[Saved entries]

<file path="src/rtl/pes_regs.svh">
/*
  Constants of the programmer status indicator: bus offsets, field positions,
  reset values and timing counts.
  Assumes a 40 MHz system clock and that the firmware reports its events over APB.
*/
`ifndef PES_REGS_SVH
`define PES_REGS_SVH

// ---------------------------------------------------------------
// timing
// ---------------------------------------------------------------
`define PES_CLK_HZ 40000000
`define PES_START_MIN_MS 200
`define PES_START_MIN_CYC ((`PES_CLK_HZ / 1000) * `PES_START_MIN_MS)
`define PES_BLINK_HALF_MS 250
`define PES_BLINK_HALF_CYC ((`PES_CLK_HZ / 1000) * `PES_BLINK_HALF_MS)
`define PES_CNT_W 24

// ---------------------------------------------------------------
// register offsets
// ---------------------------------------------------------------
`define PES_OFF_EVENT 12'h000
`define PES_OFF_CTRL 12'h004
`define PES_OFF_STATUS 12'h008

// ---------------------------------------------------------------
// event register bits, write one to report
// ---------------------------------------------------------------
`define PES_EV_BOOT_OK 0
`define PES_EV_BOOT_FAIL 1
`define PES_EV_CRC_OK 2
`define PES_EV_CRC_FAIL 3
`define PES_EV_TGT_OK 4
`define PES_EV_TGT_NORESP 5
`define PES_EV_VERIFY_OK 6
`define PES_EV_VERIFY_FAIL 7
`define PES_EV_W 8

// ---------------------------------------------------------------
// control and status fields
// ---------------------------------------------------------------
`define PES_CTRL_START_EN 0
`define PES_CTRL_RESET 1'h1
`define PES_ST_BURN 0
`define PES_ST_GOOD 1
`define PES_ST_BAD 2
`define PES_ST_LAMP 3
`define PES_ST_BOOT_OK 4
`define PES_ST_BOOT_FAIL 5
`define PES_ST_CRC_ERR 6
`define PES_ST_MEMSEL_BAD 7
`define PES_ST_MEMSEL_LO 8
`define PES_ST_START 11
`define PES_ST_WAIT_TGT 12

// ---------------------------------------------------------------
// selector positions
// ---------------------------------------------------------------
`define PES_MEMSEL_BAD_A 3'h6
`define PES_MEMSEL_BAD_B 3'h7

`endif

</file>
<file path="src/rtl/pes_pkg.sv">
/*
  Types of the programmer status indicator.
  Assumes nothing of its surroundings.
*/
package pes_pkg;
  typedef enum logic [1:0] {
    PES_LAMP_OFF,
    PES_LAMP_STEADY,
    PES_LAMP_BLINK
  } pes_lamp_t;

  typedef enum logic [2:0] {
    PES_IDLE,
    PES_QUAL,
    PES_WAIT_TGT,
    PES_RUN,
    PES_PASS,
    PES_FAIL
  } pes_state_t;
endpackage

</file>
<file path="src/rtl/pes_blink_if.sv">
/*
  Carrier between the status top and its lamp blinker.
  Assumes both ends run on sys_clk.
*/
`timescale 1ns/10ps
interface pes_blink_if;
  pes_pkg::pes_lamp_t lampMode;
  logic phase;
  logic lamp;
  modport gen (input lampMode, output phase, output lamp);
  modport user (output lampMode, input phase, input lamp);
endinterface

</file>
<file path="src/rtl/pes_blinker.sv">
/*
  Lamp blinker: prescales sys_clk into a visible blink phase and drives the lamp.
  Assumes a synchronised active-low reset and a shared clock enable.
*/
`timescale 1ns/10ps
`include "pes_regs.svh"
module pes_blinker #(
  parameter int unsigned BLINK_HALF_CYC = `PES_BLINK_HALF_CYC
) (
  // clock and reset
  input wire logic sys_clk,
  input wire logic sysRst_n,
  input wire logic clk_en,
  // lamp carrier
  pes_blink_if.gen lnk
);
  import pes_pkg::*;

  localparam logic [`PES_CNT_W-1:0] HALF_LAST = `PES_CNT_W'(BLINK_HALF_CYC - 1);

  logic [`PES_CNT_W-1:0] preCnt;

  // ---------------------------------------------------------------
  // prescaler
  // ---------------------------------------------------------------
  always_ff @(posedge sys_clk or negedge sysRst_n) begin
    if (!sysRst_n) begin
      preCnt <= '0;
      lnk.phase <= 1'b0;
    end else if (clk_en) begin
      if (preCnt == HALF_LAST) begin
        preCnt <= '0;
        lnk.phase <= ~lnk.phase;
      end else begin
        preCnt <= preCnt + 1'b1;
      end
    end
  end

  // ---------------------------------------------------------------
  // lamp driver
  // ---------------------------------------------------------------
  always_ff @(posedge sys_clk or negedge sysRst_n) begin
    if (!sysRst_n) begin
      lnk.lamp <= 1'b0;
    end else if (clk_en) begin
      unique case (lnk.lampMode)
        PES_LAMP_STEADY: lnk.lamp <= 1'b1;
        PES_LAMP_BLINK: lnk.lamp <= lnk.phase;
        PES_LAMP_OFF: lnk.lamp <= 1'b0;
        default: lnk.lamp <= 1'b0;
      endcase
    end
  end
endmodule

</file>
<file path="src/rtl/pes_status_top.sv">
/*
  Status and error reporting of a standalone flash programmer: red error lamp,
  test-connector start input and busy / good / bad outputs, with an APB slave
  through which the programmer firmware reports its events.
  Assumes start_request_in and mem_size_sel come from pins, APB runs on sys_clk.
*/
`timescale 1ns/10ps
`include "pes_regs.svh"
module pes_status_top #(
  parameter int unsigned START_MIN_CYC = `PES_START_MIN_CYC,
  parameter int unsigned BLINK_HALF_CYC = `PES_BLINK_HALF_CYC
) (
  // clock, reset, enable
  input wire logic sys_clk,
  input wire logic rst_n,
  input wire logic clk_en,
  // apb slave
  input wire logic psel,
  input wire logic penable,
  input wire logic pwrite,
  input wire logic [11:0] paddr,
  input wire logic [31:0] pwdata,
  output logic [31:0] prdata,
  output logic pready,
  output logic pslverr,
  // test connector and front panel
  input wire logic start_request_in,
  input wire logic [2:0] mem_size_sel,
  output logic burn_in_progress,
  output logic verify_good_out,
  output logic verify_bad_out,
  output logic error_lamp
);
  import pes_pkg::*;

  localparam logic [`PES_CNT_W-1:0] START_LAST = `PES_CNT_W'(START_MIN_CYC - 1);

  logic rstMeta_n;
  logic sysRst_n;
  logic [3:0] pinMeta;
  logic [3:0] pinSync;
  logic startLvl;
  logic startPrev;
  logic [2:0] memSel;
  logic memselBad;
  logic addrHit;
  logic apbWrite;
  logic [`PES_EV_W-1:0] evt;
  logic startEn;
  logic bootOk;
  logic bootFail;
  logic crcErr;
  logic runAllowed;
  logic [`PES_CNT_W-1:0] startCnt;
  pes_state_t state;
  pes_state_t next_state;
  pes_blink_if blk ();

  // ---------------------------------------------------------------
  // reset release and pin synchronisers
  // ---------------------------------------------------------------
  always_ff @(posedge sys_clk or negedge rst_n) begin
    if (!rst_n) begin
      rstMeta_n <= 1'b0;
      sysRst_n <= 1'b0;
    end else begin
      rstMeta_n <= 1'b1;
      sysRst_n <= rstMeta_n;
    end
  end

  always_ff @(posedge sys_clk or negedge sysRst_n) begin
    if (!sysRst_n) begin
      pinMeta <= 4'h0;
      pinSync <= 4'h0;
      startPrev <= 1'b0;
    end else if (clk_en) begin
      pinMeta <= {start_request_in, mem_size_sel};
      pinSync <= pinMeta;
      startPrev <= pinSync[3];
    end
  end

  assign startLvl = pinSync[3];
  assign memSel = pinSync[2:0];
  assign memselBad = (memSel == `PES_MEMSEL_BAD_A) || (memSel == `PES_MEMSEL_BAD_B);

  // ---------------------------------------------------------------
  // apb slave, zero wait states, read data registered in setup
  // ---------------------------------------------------------------
  assign addrHit = (paddr == `PES_OFF_EVENT) || (paddr == `PES_OFF_CTRL) ||
                   (paddr == `PES_OFF_STATUS);
  assign pready = psel & penable & clk_en;
  assign pslverr = pready & ~addrHit;
  assign apbWrite = pready & pwrite;
  assign evt = (apbWrite && paddr == `PES_OFF_EVENT) ? pwdata[`PES_EV_W-1:0] : '0;

  always_ff @(posedge sys_clk or negedge sysRst_n) begin
    if (!sysRst_n) begin
      startEn <= `PES_CTRL_RESET;
    end else if (apbWrite && paddr == `PES_OFF_CTRL) begin
      startEn <= pwdata[`PES_CTRL_START_EN];
    end
  end

  always_ff @(posedge sys_clk or negedge sysRst_n) begin
    if (!sysRst_n) begin
      prdata <= 32'h0000_0000;
    end else if (clk_en && psel && !penable) begin
      prdata <= 32'h0000_0000;
      if (paddr == `PES_OFF_CTRL) begin
        prdata[`PES_CTRL_START_EN] <= startEn;
      end else if (paddr == `PES_OFF_STATUS) begin
        prdata[`PES_ST_BURN] <= burn_in_progress;
        prdata[`PES_ST_GOOD] <= verify_good_out;
        prdata[`PES_ST_BAD] <= verify_bad_out;
        prdata[`PES_ST_LAMP] <= error_lamp;
        prdata[`PES_ST_BOOT_OK] <= bootOk;
        prdata[`PES_ST_BOOT_FAIL] <= bootFail;
        prdata[`PES_ST_CRC_ERR] <= crcErr;
        prdata[`PES_ST_MEMSEL_BAD] <= memselBad;
        prdata[`PES_ST_MEMSEL_LO +: 3] <= memSel;
        prdata[`PES_ST_START] <= startLvl;
        prdata[`PES_ST_WAIT_TGT] <= (state == PES_WAIT_TGT);
      end
    end
  end

  // ---------------------------------------------------------------
  // power-up and image health
  // ---------------------------------------------------------------
  always_ff @(posedge sys_clk or negedge sysRst_n) begin
    if (!sysRst_n) begin
      bootOk <= 1'b0;
      bootFail <= 1'b0;
    end else if (clk_en) begin
      if (evt[`PES_EV_BOOT_FAIL]) begin
        bootFail <= 1'b1;
        bootOk <= 1'b0;
      end else if (evt[`PES_EV_BOOT_OK] && !bootFail) begin
        bootOk <= 1'b1;
      end
    end
  end

  always_ff @(posedge sys_clk or negedge sysRst_n) begin
    if (!sysRst_n) begin
      crcErr <= 1'b0;
    end else if (clk_en) begin
      if (evt[`PES_EV_CRC_FAIL]) begin
        crcErr <= 1'b1;
      end else if (evt[`PES_EV_CRC_OK]) begin
        crcErr <= 1'b0;
      end
    end
  end

  assign runAllowed = startEn & bootOk & ~crcErr & ~memselBad;

  // ---------------------------------------------------------------
  // start qualification counter
  // ---------------------------------------------------------------
  always_ff @(posedge sys_clk or negedge sysRst_n) begin
    if (!sysRst_n) begin
      startCnt <= '0;
    end else if (clk_en) begin
      if (state != PES_QUAL) begin
        startCnt <= '0;
      end else if (startCnt != START_LAST) begin
        startCnt <= startCnt + 1'b1;
      end
    end
  end

  // ---------------------------------------------------------------
  // run sequencer
  // ---------------------------------------------------------------
  always_comb begin
    next_state = state;
    unique case (state)
      PES_IDLE, PES_PASS, PES_FAIL: begin
        if (startLvl && !startPrev) begin
          next_state = PES_QUAL;
        end
      end
      PES_QUAL: begin
        if (!startLvl) begin
          next_state = PES_IDLE;
        end else if (startCnt == START_LAST && runAllowed) begin
          next_state = PES_WAIT_TGT;
        end
      end
      PES_WAIT_TGT: begin
        if (evt[`PES_EV_TGT_NORESP]) begin
          next_state = PES_FAIL;
        end else if (evt[`PES_EV_TGT_OK]) begin
          next_state = PES_RUN;
        end
      end
      PES_RUN: begin
        if (evt[`PES_EV_VERIFY_FAIL]) begin
          next_state = PES_FAIL;
        end else if (evt[`PES_EV_VERIFY_OK]) begin
          next_state = PES_PASS;
        end
      end
      default: next_state = PES_IDLE;
    endcase
  end

  always_ff @(posedge sys_clk or negedge sysRst_n) begin
    if (!sysRst_n) begin
      state <= PES_IDLE;
    end else if (clk_en) begin
      state <= next_state;
    end
  end

  // ---------------------------------------------------------------
  // test connector outputs
  // ---------------------------------------------------------------
  always_ff @(posedge sys_clk or negedge sysRst_n) begin
    if (!sysRst_n) begin
      burn_in_progress <= 1'b0;
      verify_good_out <= 1'b0;
      verify_bad_out <= 1'b0;
    end else if (clk_en) begin
      burn_in_progress <= (next_state == PES_RUN);
      verify_bad_out <= (next_state == PES_FAIL);
      verify_good_out <= (next_state == PES_PASS) ||
                         (next_state == PES_RUN && blk.phase);
    end
  end

  // ---------------------------------------------------------------
  // red lamp
  // ---------------------------------------------------------------
  always_comb begin
    if (!bootOk || crcErr || state == PES_FAIL) begin
      blk.lampMode = PES_LAMP_STEADY;
    end else if (memselBad) begin
      blk.lampMode = PES_LAMP_BLINK;
    end else begin
      blk.lampMode = PES_LAMP_OFF;
    end
  end

  pes_blinker #(
    .BLINK_HALF_CYC(BLINK_HALF_CYC)
  ) u_blinker (
    .sys_clk(sys_clk),
    .sysRst_n(sysRst_n),
    .clk_en(clk_en),
    .lnk(blk)
  );

  assign error_lamp = blk.lamp;
endmodule

</file>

**Directions:**
Looking at the records above, count the lines with the word "pready" in them; reply with the number only.

**Output for this exercise:**
4